Fremde im eigenen Land" seien die Machthaber im "SED-Staat" gewesen. Ihre Herrschaft, von außen gegründet, gestützt und (mittelbar) gestürzt, sei von innen letztlich nur durch Gewalt gesichert worden. Am Ende sei der SED-Staat an seinen Widersprüchen zugrunde gegangen: Er habe kein nationalstaatliches Fundament, keine demokratische Legitimation und keine industriegesellschaftliche Zukunft besessen. So ließe sich die These der gewichtigen DDR-Geschichte umreißen, die Klaus Schroeder unter Mitarbeit von Steffen Alisch vorgelegt hat.

Jedes Unternehmen dieser Art, das mehr als eine Buchbindersynthese sein will, braucht eine ordnende Perspektive, die eine Sicht auf vierzig Jahre Zeitgeschichte freilegen kann. Schroeders Buch hat eine solche Perspektive.

Sie macht seine Stärke aus und markiert gleichzeitig seine Grenze.

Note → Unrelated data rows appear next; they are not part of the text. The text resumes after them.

<file path="src/rtl/assert_macros.svh">
// assertion macros included by the top level rtl file
`ifndef ASSERT_MACROS_SVH
`define ASSERT_MACROS_SVH

// condition implies expression in the same cycle, checked on clk, off in reset
`define ASSERT_IMPLY(label, cond, expr, msg) \
	label: assert property (@(posedge clk) disable iff (!arst_n) (cond) |-> (expr)) \
		else $error(msg);

// condition implies expression in the next cycle
`define ASSERT_NEXT(label, cond, expr, msg) \
	label: assert property (@(posedge clk) disable iff (!arst_n) (cond) |=> (expr)) \
		else $error(msg);

`endif

</file>
<file path="src/rtl/ohash_pkg.sv">
// package: types, widths and codes of the open addressing hash table
`default_nettype none

package ohash_pkg;

	localparam int TABLE_DEPTH = 64;
	localparam int ADDR_W      = $clog2(TABLE_DEPTH);
	localparam int KEY_W       = 31;
	localparam int SIZE_W      = 7;
	localparam int MARK_W      = 2;
	localparam int ENTRY_W     = MARK_W + KEY_W;
	localparam int CFG_IDX_W   = 1;
	localparam int CFG_DATA_W  = SIZE_W;
	localparam int BCNT_W      = $clog2(KEY_W);
	localparam int R7_W        = 3;

	// second hash divisor
	localparam logic [R7_W-1:0] HASH_PRIME = 3'd7;

	// configuration register indexes
	localparam logic [CFG_IDX_W-1:0] REG_PROBE_MODE = 1'b0;
	localparam logic [CFG_IDX_W-1:0] REG_TABLE_SIZE = 1'b1;

	// probe modes
	localparam logic [1:0] MODE_LINEAR = 2'd0;
	localparam logic [1:0] MODE_QUAD   = 2'd1;
	localparam logic [1:0] MODE_DOUBLE = 2'd2;

	typedef enum logic [1:0] {
		MARK_EMPTY = 2'd0,
		MARK_USED  = 2'd1,
		MARK_DEL   = 2'd2
	} mark_t;

	typedef enum logic [1:0] {
		ACT_INSERT = 2'd0,
		ACT_DELETE = 2'd1,
		ACT_FIND   = 2'd2,
		ACT_DUMP   = 2'd3
	} action_t;

	typedef enum logic [2:0] {
		STAT_INSERTED  = 3'd0,
		STAT_EXISTS    = 3'd1,
		STAT_FULL      = 3'd2,
		STAT_DELETED   = 3'd3,
		STAT_ABSENT    = 3'd4,
		STAT_FOUND     = 3'd5,
		STAT_NOT_FOUND = 3'd6,
		STAT_DUMP      = 3'd7
	} status_t;

	typedef enum logic [2:0] {
		S_IDLE,
		S_DIV,
		S_REDC,
		S_RD,
		S_CHK,
		S_DRD,
		S_DCHK
	} state_t;

endpackage

`default_nettype wire

</file>
<file path="src/rtl/ohash_ram.sv">
// generic single port write, registered read ram
`default_nettype none

module ohash_ram #(
	parameter int WIDTH = 33,
	parameter int DEPTH = 64,
	localparam int AddrW = $clog2(DEPTH)
) (
	input  wire logic             clk,
	input  wire logic             we,
	input  wire logic [AddrW-1:0] waddr,
	input  wire logic [WIDTH-1:0] wdata,
	input  wire logic             re,
	input  wire logic [AddrW-1:0] raddr,
	output logic      [WIDTH-1:0] rdata
);

	logic [WIDTH-1:0] mem_q [DEPTH];

	always_ff @(posedge clk) begin
		if (we) begin
			mem_q[waddr] <= wdata;
		end
		if (re) begin
			rdata <= mem_q[raddr];
		end
	end

endmodule

`default_nettype wire

</file>
<file path="src/rtl/ohash_modstep.sv">
// shared compare-subtract unit: one restoring division step against the table size
`default_nettype none

module ohash_modstep (
	input  wire logic [ohash_pkg::SIZE_W-1:0] a,
	input  wire logic [ohash_pkg::SIZE_W-1:0] modulus,
	input  wire logic [ohash_pkg::R7_W-1:0]   r7_in,
	input  wire logic                         bit_in,
	output logic      [ohash_pkg::SIZE_W-1:0] res,
	output logic      [ohash_pkg::R7_W-1:0]   r7_out
);

	logic [ohash_pkg::R7_W:0] t7;

	// one subtract reduces a only when a is below twice the modulus
	assign res = (a >= modulus) ? (a - modulus) : a;

	// running key mod 7, one key bit per step
	assign t7     = {r7_in, bit_in};
	assign r7_out = (t7 >= {1'b0, ohash_pkg::HASH_PRIME})
		? ohash_pkg::R7_W'(t7 - {1'b0, ohash_pkg::HASH_PRIME})
		: ohash_pkg::R7_W'(t7);

endmodule

`default_nettype wire

</file>
<file path="src/rtl/open_addressing_hash_table.sv">
// top level: open addressing hash table with linear, quadratic and double hash probing
`default_nettype none

// request channel: req_valid/req_stall carry action and key; a transfer happens when
// req_valid is high and req_stall is low. req_stall is high from the transfer until the
// item's last result is loaded into the response register.
// response channel: rsp_valid/rsp_stall carry status, slot, value and last; the response
// register holds its payload while rsp_stall is high and the sequencer waits on it.
// config: cfg_we writes probe_mode (index 0) or table_size (index 1); the user must write
// only while idle, the block itself does not enforce it. insert, delete, find: key mod
// size (one quotient bit per cycle in the shared compare-subtract unit), then reducing
// the probe increment below the table size, then probes, each a ram read and then a
// check, up to the effective table size in probes; one result. dump: every slot up to
// the effective table size is read, then checked; one result per slot, last on the final
// one. the registered memory read port sets this read-then-check step of probe and dump.
// reset: probe_mode linear, table_size 64, all slots empty through per-slot valid
// bits, so there is no clearing pass and the block takes requests right away.
`include "assert_macros.svh"

module open_addressing_hash_table (
	input  wire logic                                clk,
	input  wire logic                                arst_n,
	// configuration port
	input  wire logic                                cfg_we,
	input  wire logic [ohash_pkg::CFG_IDX_W-1:0]     cfg_index,
	input  wire logic [ohash_pkg::CFG_DATA_W-1:0]    cfg_data,
	// request channel
	input  wire logic                                req_valid,
	output logic                                     req_stall,
	input  wire logic [1:0]                          action,
	input  wire logic [ohash_pkg::KEY_W-1:0]         key,
	// response channel
	output logic                                     rsp_valid,
	input  wire logic                                rsp_stall,
	output logic [2:0]                               status,
	output logic [ohash_pkg::ADDR_W-1:0]             slot,
	output logic [ohash_pkg::KEY_W-1:0]              value,
	output logic                                     last
);

	// sequencer
	ohash_pkg::state_t state_q, state_d;

	// configuration
	logic [1:0]                   probe_mode_q;
	logic [ohash_pkg::SIZE_W-1:0] table_size_q;
	logic [ohash_pkg::SIZE_W-1:0] size_eff;

	// item registers
	ohash_pkg::action_t            action_q;
	logic [ohash_pkg::KEY_W-1:0]   key_q;
	logic [ohash_pkg::BCNT_W-1:0]  bcnt_q;
	logic [ohash_pkg::ADDR_W-1:0]  rem_q;
	logic [ohash_pkg::R7_W-1:0]    r7_q;
	logic [ohash_pkg::ADDR_W-1:0]  cm_q;
	logic [ohash_pkg::ADDR_W-1:0]  cur_q;
	logic [ohash_pkg::SIZE_W-1:0]  pcnt_q;
	logic                          free_found_q;
	logic [ohash_pkg::ADDR_W-1:0]  free_slot_q;
	logic [ohash_pkg::ADDR_W-1:0]  dcnt_q;
	logic [ohash_pkg::TABLE_DEPTH-1:0] vld_q;

	// response register
	logic                          rsp_valid_q;
	ohash_pkg::status_t            status_q;
	logic [ohash_pkg::ADDR_W-1:0]  slot_q;
	logic [ohash_pkg::KEY_W-1:0]   value_q;
	logic                          last_q;

	// shared unit
	logic [ohash_pkg::SIZE_W-1:0]  unit_a;
	logic [ohash_pkg::SIZE_W-1:0]  unit_res;
	logic [ohash_pkg::R7_W-1:0]    unit_r7;

	// ram
	logic                          ram_we;
	logic [ohash_pkg::ADDR_W-1:0]  ram_waddr;
	logic [ohash_pkg::ENTRY_W-1:0] ram_wdata;
	logic                          ram_re;
	logic [ohash_pkg::ADDR_W-1:0]  ram_raddr;
	logic [ohash_pkg::ENTRY_W-1:0] ram_rdata;

	// probe check
	logic [ohash_pkg::ADDR_W-1:0]  rd_idx;
	ohash_pkg::mark_t              rd_mark;
	logic [ohash_pkg::KEY_W-1:0]   rd_key;
	logic                          rd_used;
	logic                          hit;
	logic                          stop_empty;
	logic                          probes_done;
	logic                          chk_term;
	logic                          free_now;
	logic [ohash_pkg::ADDR_W-1:0]  free_slot_now;
	logic                          dump_last;
	logic                          out_free;
	logic [ohash_pkg::ADDR_W-1:0]  cm_init;
	logic [ohash_pkg::SIZE_W-1:0]  quad_t;
	logic [ohash_pkg::ADDR_W-1:0]  quad_next;
	logic                          req_xfer;

	// output load
	logic                          out_load;
	ohash_pkg::status_t            out_status;
	logic [ohash_pkg::ADDR_W-1:0]  out_slot;
	logic [ohash_pkg::KEY_W-1:0]   out_value;
	logic                          out_last;
	logic                          vld_set;
	logic                          vld_clr;

	// table size 0 acts as 1, above the depth acts as the depth
	always_comb begin
		if (table_size_q == '0) begin
			size_eff = ohash_pkg::SIZE_W'(1);
		end else if (table_size_q > ohash_pkg::SIZE_W'(ohash_pkg::TABLE_DEPTH)) begin
			size_eff = ohash_pkg::SIZE_W'(ohash_pkg::TABLE_DEPTH);
		end else begin
			size_eff = table_size_q;
		end
	end

	assign req_stall = (state_q != ohash_pkg::S_IDLE);
	assign req_xfer  = req_valid && !req_stall;
	assign out_free  = !rsp_valid_q || !rsp_stall;

	// shared compare-subtract unit, operand picked by the sequencer
	always_comb begin
		unique case (state_q)
			ohash_pkg::S_DIV:  unit_a = {rem_q, key_q[bcnt_q]};
			ohash_pkg::S_REDC: unit_a = {1'b0, cm_q};
			default:           unit_a = {1'b0, cur_q} + {1'b0, cm_q};
		endcase
	end

	ohash_modstep u_modstep (
		.a       (unit_a),
		.modulus (size_eff),
		.r7_in   (r7_q),
		.bit_in  (key_q[bcnt_q]),
		.res     (unit_res),
		.r7_out  (unit_r7)
	);

	// first increment: 1 for linear and quadratic, 7 - key mod 7 for double hashing
	always_comb begin
		if (probe_mode_q == ohash_pkg::MODE_DOUBLE) begin
			cm_init = ohash_pkg::ADDR_W'(ohash_pkg::HASH_PRIME - unit_r7);
		end else begin
			cm_init = ohash_pkg::ADDR_W'(1);
		end
	end

	// quadratic increment grows by 2 each probe, kept reduced
	assign quad_t = {1'b0, cm_q} + ohash_pkg::SIZE_W'(2);
	always_comb begin
		if (size_eff == ohash_pkg::SIZE_W'(1)) begin
			quad_next = '0;
		end else if (quad_t >= size_eff) begin
			quad_next = ohash_pkg::ADDR_W'(quad_t - size_eff);
		end else begin
			quad_next = ohash_pkg::ADDR_W'(quad_t);
		end
	end

	// slot content of the last read; a slot never written reads as empty
	assign rd_idx  = (state_q == ohash_pkg::S_DCHK) ? dcnt_q : cur_q;
	assign rd_mark = vld_q[rd_idx]
		? ohash_pkg::mark_t'(ram_rdata[ohash_pkg::ENTRY_W-1 -: ohash_pkg::MARK_W])
		: ohash_pkg::MARK_EMPTY;
	assign rd_key  = ram_rdata[ohash_pkg::KEY_W-1:0];
	assign rd_used = (rd_mark == ohash_pkg::MARK_USED);

	assign hit           = rd_used && (rd_key == key_q);
	assign stop_empty    = !rd_used && (rd_mark != ohash_pkg::MARK_DEL);
	assign probes_done   = (pcnt_q + ohash_pkg::SIZE_W'(1)) == size_eff;
	assign chk_term      = hit || stop_empty || probes_done;
	assign free_now      = free_found_q || !rd_used;
	assign free_slot_now = free_found_q ? free_slot_q : cur_q;
	assign dump_last     = ({1'b0, dcnt_q} + ohash_pkg::SIZE_W'(1)) == size_eff;

	// next state
	always_comb begin
		state_d = state_q;
		unique case (state_q)
			ohash_pkg::S_IDLE: begin
				if (req_xfer) begin
					state_d = (ohash_pkg::action_t'(action) == ohash_pkg::ACT_DUMP)
						? ohash_pkg::S_DRD : ohash_pkg::S_DIV;
				end
			end
			ohash_pkg::S_DIV: begin
				if (bcnt_q == '0) begin
					state_d = ohash_pkg::S_REDC;
				end
			end
			ohash_pkg::S_REDC: begin
				if (unit_res < size_eff) begin
					state_d = ohash_pkg::S_RD;
				end
			end
			ohash_pkg::S_RD: begin
				state_d = ohash_pkg::S_CHK;
			end
			ohash_pkg::S_CHK: begin
				if (!chk_term) begin
					state_d = ohash_pkg::S_RD;
				end else if (out_free) begin
					state_d = ohash_pkg::S_IDLE;
				end
			end
			ohash_pkg::S_DRD: begin
				state_d = ohash_pkg::S_DCHK;
			end
			ohash_pkg::S_DCHK: begin
				if (out_free) begin
					state_d = dump_last ? ohash_pkg::S_IDLE : ohash_pkg::S_DRD;
				end
			end
			default: begin
				state_d = ohash_pkg::S_IDLE;
			end
		endcase
	end

	// outputs of the sequencer: ram port, valid bits, response load
	always_comb begin
		ram_re     = 1'b0;
		ram_raddr  = cur_q;
		ram_we     = 1'b0;
		ram_waddr  = free_slot_now;
		ram_wdata  = {ohash_pkg::MARK_USED, key_q};
		vld_set    = 1'b0;
		vld_clr    = 1'b0;
		out_load   = 1'b0;
		out_status = ohash_pkg::STAT_NOT_FOUND;
		out_slot   = '0;
		out_value  = key_q;
		out_last   = 1'b1;
		unique case (state_q)
			ohash_pkg::S_RD: begin
				ram_re    = 1'b1;
				ram_raddr = cur_q;
			end
			ohash_pkg::S_DRD: begin
				ram_re    = 1'b1;
				ram_raddr = dcnt_q;
			end
			ohash_pkg::S_CHK: begin
				if (chk_term && out_free) begin
					out_load = 1'b1;
					unique case (action_q)
						ohash_pkg::ACT_INSERT: begin
							if (hit) begin
								out_status = ohash_pkg::STAT_EXISTS;
								out_slot   = cur_q;
							end else if (free_now) begin
								// first free slot on the probe path takes the key
								out_status = ohash_pkg::STAT_INSERTED;
								out_slot   = free_slot_now;
								ram_we     = 1'b1;
								ram_waddr  = free_slot_now;
								ram_wdata  = {ohash_pkg::MARK_USED, key_q};
								vld_set    = 1'b1;
							end else begin
								out_status = ohash_pkg::STAT_FULL;
							end
						end
						ohash_pkg::ACT_DELETE: begin
							if (hit) begin
								// leave a tombstone so later keys stay reachable
								out_status = ohash_pkg::STAT_DELETED;
								out_slot   = cur_q;
								ram_we     = 1'b1;
								ram_waddr  = cur_q;
								ram_wdata  = {ohash_pkg::MARK_DEL, key_q};
								vld_set    = 1'b1;
							end else begin
								out_status = ohash_pkg::STAT_ABSENT;
							end
						end
						default: begin
							if (hit) begin
								out_status = ohash_pkg::STAT_FOUND;
								out_slot   = cur_q;
							end else begin
								out_status = ohash_pkg::STAT_NOT_FOUND;
							end
						end
					endcase
				end
			end
			ohash_pkg::S_DCHK: begin
				if (out_free) begin
					out_load   = 1'b1;
					out_status = ohash_pkg::STAT_DUMP;
					out_slot   = dcnt_q;
					out_value  = rd_used ? rd_key : '0;
					out_last   = dump_last;
					// tombstones become empty by dropping the valid bit
					vld_clr    = !rd_used;
				end
			end
			default: begin
			end
		endcase
	end

	ohash_ram #(
		.WIDTH (ohash_pkg::ENTRY_W),
		.DEPTH (ohash_pkg::TABLE_DEPTH)
	) u_slots (
		.clk   (clk),
		.we    (ram_we),
		.waddr (ram_waddr),
		.wdata (ram_wdata),
		.re    (ram_re),
		.raddr (ram_raddr),
		.rdata (ram_rdata)
	);

	// control registers
	always_ff @(posedge clk or negedge arst_n) begin
		if (!arst_n) begin
			state_q      <= ohash_pkg::S_IDLE;
			probe_mode_q <= ohash_pkg::MODE_LINEAR;
			table_size_q <= ohash_pkg::SIZE_W'(ohash_pkg::TABLE_DEPTH);
			vld_q        <= '0;
			rsp_valid_q  <= 1'b0;
		end else begin
			state_q <= state_d;
			if (cfg_we) begin
				unique case (cfg_index)
					ohash_pkg::REG_PROBE_MODE: probe_mode_q <= cfg_data[1:0];
					ohash_pkg::REG_TABLE_SIZE: table_size_q <= cfg_data;
					default: begin
					end
				endcase
			end
			if (vld_set) begin
				vld_q[ram_waddr] <= 1'b1;
			end else if (vld_clr) begin
				vld_q[dcnt_q] <= 1'b0;
			end
			if (out_load) begin
				rsp_valid_q <= 1'b1;
			end else if (!rsp_stall) begin
				rsp_valid_q <= 1'b0;
			end
		end
	end

	// datapath registers
	always_ff @(posedge clk) begin
		if (out_load) begin
			status_q <= out_status;
			slot_q   <= out_slot;
			value_q  <= out_value;
			last_q   <= out_last;
		end
		case (state_q)
			ohash_pkg::S_IDLE: begin
				action_q     <= ohash_pkg::action_t'(action);
				key_q        <= key;
				bcnt_q       <= ohash_pkg::BCNT_W'(ohash_pkg::KEY_W - 1);
				rem_q        <= '0;
				r7_q         <= '0;
				dcnt_q       <= '0;
				pcnt_q       <= '0;
				free_found_q <= 1'b0;
			end
			ohash_pkg::S_DIV: begin
				// key mod size, msb first
				rem_q  <= ohash_pkg::ADDR_W'(unit_res);
				r7_q   <= unit_r7;
				bcnt_q <= bcnt_q - ohash_pkg::BCNT_W'(1);
				if (bcnt_q == '0) begin
					cur_q <= ohash_pkg::ADDR_W'(unit_res);
					cm_q  <= cm_init;
				end
			end
			ohash_pkg::S_REDC: begin
				cm_q <= ohash_pkg::ADDR_W'(unit_res);
			end
			ohash_pkg::S_CHK: begin
				if (!chk_term) begin
					pcnt_q <= pcnt_q + ohash_pkg::SIZE_W'(1);
					cur_q  <= ohash_pkg::ADDR_W'(unit_res);
					if (probe_mode_q == ohash_pkg::MODE_QUAD) begin
						cm_q <= quad_next;
					end
					if (!free_found_q && !rd_used) begin
						free_found_q <= 1'b1;
						free_slot_q  <= cur_q;
					end
				end
			end
			ohash_pkg::S_DCHK: begin
				if (out_free) begin
					dcnt_q <= dcnt_q + ohash_pkg::ADDR_W'(1);
				end
			end
			default: begin
			end
		endcase
	end

	assign rsp_valid = rsp_valid_q;
	assign status    = status_q;
	assign slot      = slot_q;
	assign value     = value_q;
	assign last      = last_q;

	// probe increment stays reduced below the table size while probing
	`ASSERT_IMPLY(a_cm_reduced, (state_q == ohash_pkg::S_RD || state_q == ohash_pkg::S_CHK), ({1'b0, cm_q} < size_eff), "probe increment not reduced")
	// probed slot always lies inside the table in use
	`ASSERT_IMPLY(a_cur_in_table, (state_q == ohash_pkg::S_RD || state_q == ohash_pkg::S_CHK), ({1'b0, cur_q} < size_eff), "probe slot outside table")
	// every result other than a dump entry ends its item
	`ASSERT_IMPLY(a_single_last, (rsp_valid_q && status_q != ohash_pkg::STAT_DUMP), last_q, "single result without last")
	// the final dump entry returns the sequencer to idle
	`ASSERT_NEXT(a_dump_done, (state_q == ohash_pkg::S_DCHK && out_load && out_last), (state_q == ohash_pkg::S_IDLE), "dump did not finish")

endmodule

`default_nettype wire

</file>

Die Deutungsachse, die dem Leser angeboten wird, ist die einer durch die Begrifflichkeit der Totalitarismustheorie strukturierten Herrschaftsgeschichte. Ihr ist die Geschichte der Gesellschaft nach- und untergeordnet. Ausgehend von dieser Prämisse wird die DDR-Geschichte in drei großen Zugriffen erschlossen: Den Anfang macht eine durch Zusammenfassungen und Zeittafeln gut gegliederte chronologische Darstellung, es folgen systematische Analysen des Herrschaftsapparates, der Wirtschafts- und Sozialpolitik, der SED-Ideologie, des Bildungswesens und - knapp, zu knapp - der Gesellschaft und des Alltagslebens. Schließlich werden grundlegende Entwicklungslinien und Merkmale des SED-Staats interpretatorisch zusammengebunden.

Vor allem den ersten anderthalb Nachkriegsjahrzehnten wird ein hohes Maß an Stringenz eingeschrieben: Die Brüche von 1945/49 treten scharf hervor, Kontinuitäten und west-östliche Interdependenzen bleiben eher unterbelichtet.

In Schroeders Sicht folgt der Aufbau des Sozialismus im halben Land konsequent dem Meisterplan der Ulbricht-Führung. Die Schilderung der sechziger Jahre und der Honecker-Ära betont dagegen viel stärker die inneren Widersprüche des Regimes.